> STORED DATA

## src/rtl/uart_arb_pkg.sv

```systemverilog
// Shared types and constants for the uart_tx arbiter slice.
// Optional stall timeout is built when UART_ARB_TIMEOUT_EN is defined.
package uart_arb_pkg;

   typedef enum logic {
      IDLE = 1'b0,
      XFER = 1'b1
   } arb_state_e;

   function automatic int unsigned clog2(input int unsigned n);
      int unsigned r;
      r = 0;
      while ((32'd1 << r) < n) r = r + 1;
      return (r == 0) ? 1 : r;
   endfunction

   // Pointer width covers the largest legal requester count, so one width serves every build.
   localparam int unsigned NUM_REQ_MAX        = 8;
   localparam int unsigned PTR_W              = clog2(NUM_REQ_MAX);
   localparam int unsigned DEF_TIMEOUT_CYCLES = 27_000_000;

endpackage

```

## src/rtl/uart_rr_pick.sv

```systemverilog
// Combinational round-robin picker: first set request at or above ptr_i, wrapping.
module uart_rr_pick
   import uart_arb_pkg::*;
#(
   parameter int unsigned NUM_REQ = 2
) (
   input  logic [NUM_REQ-1:0] req_i,
   input  logic [PTR_W-1:0]   ptr_i,
   output logic [NUM_REQ-1:0] pick_o,
   output logic [PTR_W-1:0]   idx_o
);

   logic [2*NUM_REQ-1:0] dbl;
   logic [NUM_REQ-1:0]   rot;
   logic [PTR_W:0]       sum;
   logic                 found;

   always_comb begin
      dbl    = {req_i, req_i} >> ptr_i;
      rot    = dbl[NUM_REQ-1:0];
      sum    = '0;
      found  = 1'b0;
      idx_o  = '0;
      pick_o = '0;
      for (int unsigned k = 0; k < NUM_REQ; k++) begin
         if (!found && rot[k]) begin
            found = 1'b1;
            sum   = {1'b0, ptr_i} + (PTR_W+1)'(k);
            if (sum >= (PTR_W+1)'(NUM_REQ)) sum = sum - (PTR_W+1)'(NUM_REQ);
         end
      end
      if (found) begin
         idx_o  = sum[PTR_W-1:0];
         pick_o = NUM_REQ'(1) << idx_o;
      end
   end

endmodule

```

## src/rtl/uart_tx_arbiter.sv

```systemverilog
// Message-granular round-robin arbiter sharing one uart_tx byte channel.
// Define UART_ARB_TIMEOUT_EN to add the stall timeout and timeout_flag port.
module uart_tx_arbiter
   import uart_arb_pkg::*;
#(
   parameter int unsigned NUM_REQ        = 2,
   parameter int unsigned TIMEOUT_CYCLES = DEF_TIMEOUT_CYCLES
) (
   input  logic                 clock,
   input  logic                 rst_n,
   input  logic [NUM_REQ*8-1:0] req_data,
   input  logic [NUM_REQ-1:0]   req_valid,
   input  logic [NUM_REQ-1:0]   req_last,
   output logic [NUM_REQ-1:0]   req_ready,
   output logic [NUM_REQ-1:0]   grant,
   output logic [7:0]           tx_data,
   output logic                 tx_data_valid,
   input  logic                 tx_data_ready,
   output logic                 busy
`ifdef UART_ARB_TIMEOUT_EN
   ,
   output logic                 timeout_flag
`endif
);

   arb_state_e         state_q;
   logic [NUM_REQ-1:0] grant_q;
   logic [PTR_W-1:0]   gidx_q;
   logic [PTR_W-1:0]   ptr_q;
   logic [7:0]         tx_data_q;
   logic               tx_valid_q;

   logic [NUM_REQ-1:0] pick;
   logic [PTR_W-1:0]   pick_idx;
   logic               room;
   logic               accept;
   logic [7:0]         acc_byte;
   logic               acc_last;
   logic [PTR_W-1:0]   ptr_next;

   uart_rr_pick #(.NUM_REQ(NUM_REQ)) u_pick (
      .req_i  (req_valid),
      .ptr_i  (ptr_q),
      .pick_o (pick),
      .idx_o  (pick_idx)
   );

   assign room     = ~tx_valid_q | tx_data_ready;
   assign accept   = (state_q == XFER) & room & (|(req_valid & grant_q));
   assign ptr_next = (gidx_q == PTR_W'(NUM_REQ-1)) ? '0 : gidx_q + PTR_W'(1);

   // grant_q is one-hot, so an OR across requesters is the owner's byte.
   always_comb begin
      acc_byte = '0;
      acc_last = 1'b0;
      for (int unsigned k = 0; k < NUM_REQ; k++) begin
         if (grant_q[k]) begin
            acc_byte = acc_byte | req_data[k*8 +: 8];
            acc_last = acc_last | req_last[k];
         end
      end
   end

`ifdef UART_ARB_TIMEOUT_EN
   logic [31:0] stall_q;
   logic        tflag_q;
   assign timeout_flag = tflag_q;
`else
   logic unused_timeout;
   assign unused_timeout = |32'(TIMEOUT_CYCLES);
`endif

   always_ff @(posedge clock or negedge rst_n) begin
      if (!rst_n) begin
         state_q    <= IDLE;
         grant_q    <= '0;
         gidx_q     <= '0;
         ptr_q      <= '0;
         tx_data_q  <= '0;
         tx_valid_q <= 1'b0;
`ifdef UART_ARB_TIMEOUT_EN
         stall_q    <= '0;
         tflag_q    <= 1'b0;
`endif
      end else begin
         if (room) tx_valid_q <= 1'b0;
         case (state_q)
            IDLE: begin
               if (|req_valid) begin
                  grant_q <= pick;
                  gidx_q  <= pick_idx;
                  state_q <= XFER;
`ifdef UART_ARB_TIMEOUT_EN
                  stall_q <= '0;
`endif
               end
            end
            XFER: begin
               if (accept) begin
                  tx_data_q  <= acc_byte;
                  tx_valid_q <= 1'b1;
`ifdef UART_ARB_TIMEOUT_EN
                  stall_q    <= '0;
                  tflag_q    <= 1'b0;
`endif
                  if (acc_last) begin
                     state_q <= IDLE;
                     grant_q <= '0;
                     ptr_q   <= ptr_next;
                  end
               end
`ifdef UART_ARB_TIMEOUT_EN
               else if (stall_q == 32'(TIMEOUT_CYCLES - 1)) begin
                  state_q <= IDLE;
                  grant_q <= '0;
                  ptr_q   <= ptr_next;
                  tflag_q <= 1'b1;
               end else begin
                  stall_q <= stall_q + 32'd1;
               end
`endif
            end
            default: state_q <= IDLE;
         endcase
      end
   end

   assign req_ready     = ((state_q == XFER) && room) ? grant_q : '0;
   assign grant         = grant_q;
   assign tx_data       = tx_data_q;
   assign tx_data_valid = tx_valid_q;
   assign busy          = (state_q == XFER) | tx_valid_q;

endmodule

```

> TASK GOAL
Everything in the data above must be restated verbatim.

> PROBLEM SOLUTION
## src/rtl/uart_arb_pkg.sv

```systemverilog
// Shared types and constants for the uart_tx arbiter slice.
// Optional stall timeout is built when UART_ARB_TIMEOUT_EN is defined.
package uart_arb_pkg;

   typedef enum logic {
      IDLE = 1'b0,
      XFER = 1'b1
   } arb_state_e;

   function automatic int unsigned clog2(input int unsigned n);
      int unsigned r;
      r = 0;
      while ((32'd1 << r) < n) r = r + 1;
      return (r == 0) ? 1 : r;
   endfunction

   // Pointer width covers the largest legal requester count, so one width serves every build.
   localparam int unsigned NUM_REQ_MAX        = 8;
   localparam int unsigned PTR_W              = clog2(NUM_REQ_MAX);
   localparam int unsigned DEF_TIMEOUT_CYCLES = 27_000_000;

endpackage

```

## src/rtl/uart_rr_pick.sv

```systemverilog
// Combinational round-robin picker: first set request at or above ptr_i, wrapping.
module uart_rr_pick
   import uart_arb_pkg::*;
#(
   parameter int unsigned NUM_REQ = 2
) (
   input  logic [NUM_REQ-1:0] req_i,
   input  logic [PTR_W-1:0]   ptr_i,
   output logic [NUM_REQ-1:0] pick_o,
   output logic [PTR_W-1:0]   idx_o
);

   logic [2*NUM_REQ-1:0] dbl;
   logic [NUM_REQ-1:0]   rot;
   logic [PTR_W:0]       sum;
   logic                 found;

   always_comb begin
      dbl    = {req_i, req_i} >> ptr_i;
      rot    = dbl[NUM_REQ-1:0];
      sum    = '0;
      found  = 1'b0;
      idx_o  = '0;
      pick_o = '0;
      for (int unsigned k = 0; k < NUM_REQ; k++) begin
         if (!found && rot[k]) begin
            found = 1'b1;
            sum   = {1'b0, ptr_i} + (PTR_W+1)'(k);
            if (sum >= (PTR_W+1)'(NUM_REQ)) sum = sum - (PTR_W+1)'(NUM_REQ);
         end
      end
      if (found) begin
         idx_o  = sum[PTR_W-1:0];
         pick_o = NUM_REQ'(1) << idx_o;
      end
   end

endmodule

```

## src/rtl/uart_tx_arbiter.sv

```systemverilog
// Message-granular round-robin arbiter sharing one uart_tx byte channel.
// Define UART_ARB_TIMEOUT_EN to add the stall timeout and timeout_flag port.
module uart_tx_arbiter
   import uart_arb_pkg::*;
#(
   parameter int unsigned NUM_REQ        = 2,
   parameter int unsigned TIMEOUT_CYCLES = DEF_TIMEOUT_CYCLES
) (
   input  logic                 clock,
   input  logic                 rst_n,
   input  logic [NUM_REQ*8-1:0] req_data,
   input  logic [NUM_REQ-1:0]   req_valid,
   input  logic [NUM_REQ-1:0]   req_last,
   output logic [NUM_REQ-1:0]   req_ready,
   output logic [NUM_REQ-1:0]   grant,
   output logic [7:0]           tx_data,
   output logic                 tx_data_valid,
   input  logic                 tx_data_ready,
   output logic                 busy
`ifdef UART_ARB_TIMEOUT_EN
   ,
   output logic                 timeout_flag
`endif
);

   arb_state_e         state_q;
   logic [NUM_REQ-1:0] grant_q;
   logic [PTR_W-1:0]   gidx_q;
   logic [PTR_W-1:0]   ptr_q;
   logic [7:0]         tx_data_q;
   logic               tx_valid_q;

   logic [NUM_REQ-1:0] pick;
   logic [PTR_W-1:0]   pick_idx;
   logic               room;
   logic               accept;
   logic [7:0]         acc_byte;
   logic               acc_last;
   logic [PTR_W-1:0]   ptr_next;

   uart_rr_pick #(.NUM_REQ(NUM_REQ)) u_pick (
      .req_i  (req_valid),
      .ptr_i  (ptr_q),
      .pick_o (pick),
      .idx_o  (pick_idx)
   );

   assign room     = ~tx_valid_q | tx_data_ready;
   assign accept   = (state_q == XFER) & room & (|(req_valid & grant_q));
   assign ptr_next = (gidx_q == PTR_W'(NUM_REQ-1)) ? '0 : gidx_q + PTR_W'(1);

   // grant_q is one-hot, so an OR across requesters is the owner's byte.
   always_comb begin
      acc_byte = '0;
      acc_last = 1'b0;
      for (int unsigned k = 0; k < NUM_REQ; k++) begin
         if (grant_q[k]) begin
            acc_byte = acc_byte | req_data[k*8 +: 8];
            acc_last = acc_last | req_last[k];
         end
      end
   end

`ifdef UART_ARB_TIMEOUT_EN
   logic [31:0] stall_q;
   logic        tflag_q;
   assign timeout_flag = tflag_q;
`else
   logic unused_timeout;
   assign unused_timeout = |32'(TIMEOUT_CYCLES);
`endif

   always_ff @(posedge clock or negedge rst_n) begin
      if (!rst_n) begin
         state_q    <= IDLE;
         grant_q    <= '0;
         gidx_q     <= '0;
         ptr_q      <= '0;
         tx_data_q  <= '0;
         tx_valid_q <= 1'b0;
`ifdef UART_ARB_TIMEOUT_EN
         stall_q    <= '0;
         tflag_q    <= 1'b0;
`endif
      end else begin
         if (room) tx_valid_q <= 1'b0;
         case (state_q)
            IDLE: begin
               if (|req_valid) begin
                  grant_q <= pick;
                  gidx_q  <= pick_idx;
                  state_q <= XFER;
`ifdef UART_ARB_TIMEOUT_EN
                  stall_q <= '0;
`endif
               end
            end
            XFER: begin
               if (accept) begin
                  tx_data_q  <= acc_byte;
                  tx_valid_q <= 1'b1;
`ifdef UART_ARB_TIMEOUT_EN
                  stall_q    <= '0;
                  tflag_q    <= 1'b0;
`endif
                  if (acc_last) begin
                     state_q <= IDLE;
                     grant_q <= '0;
                     ptr_q   <= ptr_next;
                  end
               end
`ifdef UART_ARB_TIMEOUT_EN
               else if (stall_q == 32'(TIMEOUT_CYCLES - 1)) begin
                  state_q <= IDLE;
                  grant_q <= '0;
                  ptr_q   <= ptr_next;
                  tflag_q <= 1'b1;
               end else begin
                  stall_q <= stall_q + 32'd1;
               end
`endif
            end
            default: state_q <= IDLE;
         endcase
      end
   end

   assign req_ready     = ((state_q == XFER) && room) ? grant_q : '0;
   assign grant         = grant_q;
   assign tx_data       = tx_data_q;
   assign tx_data_valid = tx_valid_q;
   assign busy          = (state_q == XFER) | tx_valid_q;

endmodule

```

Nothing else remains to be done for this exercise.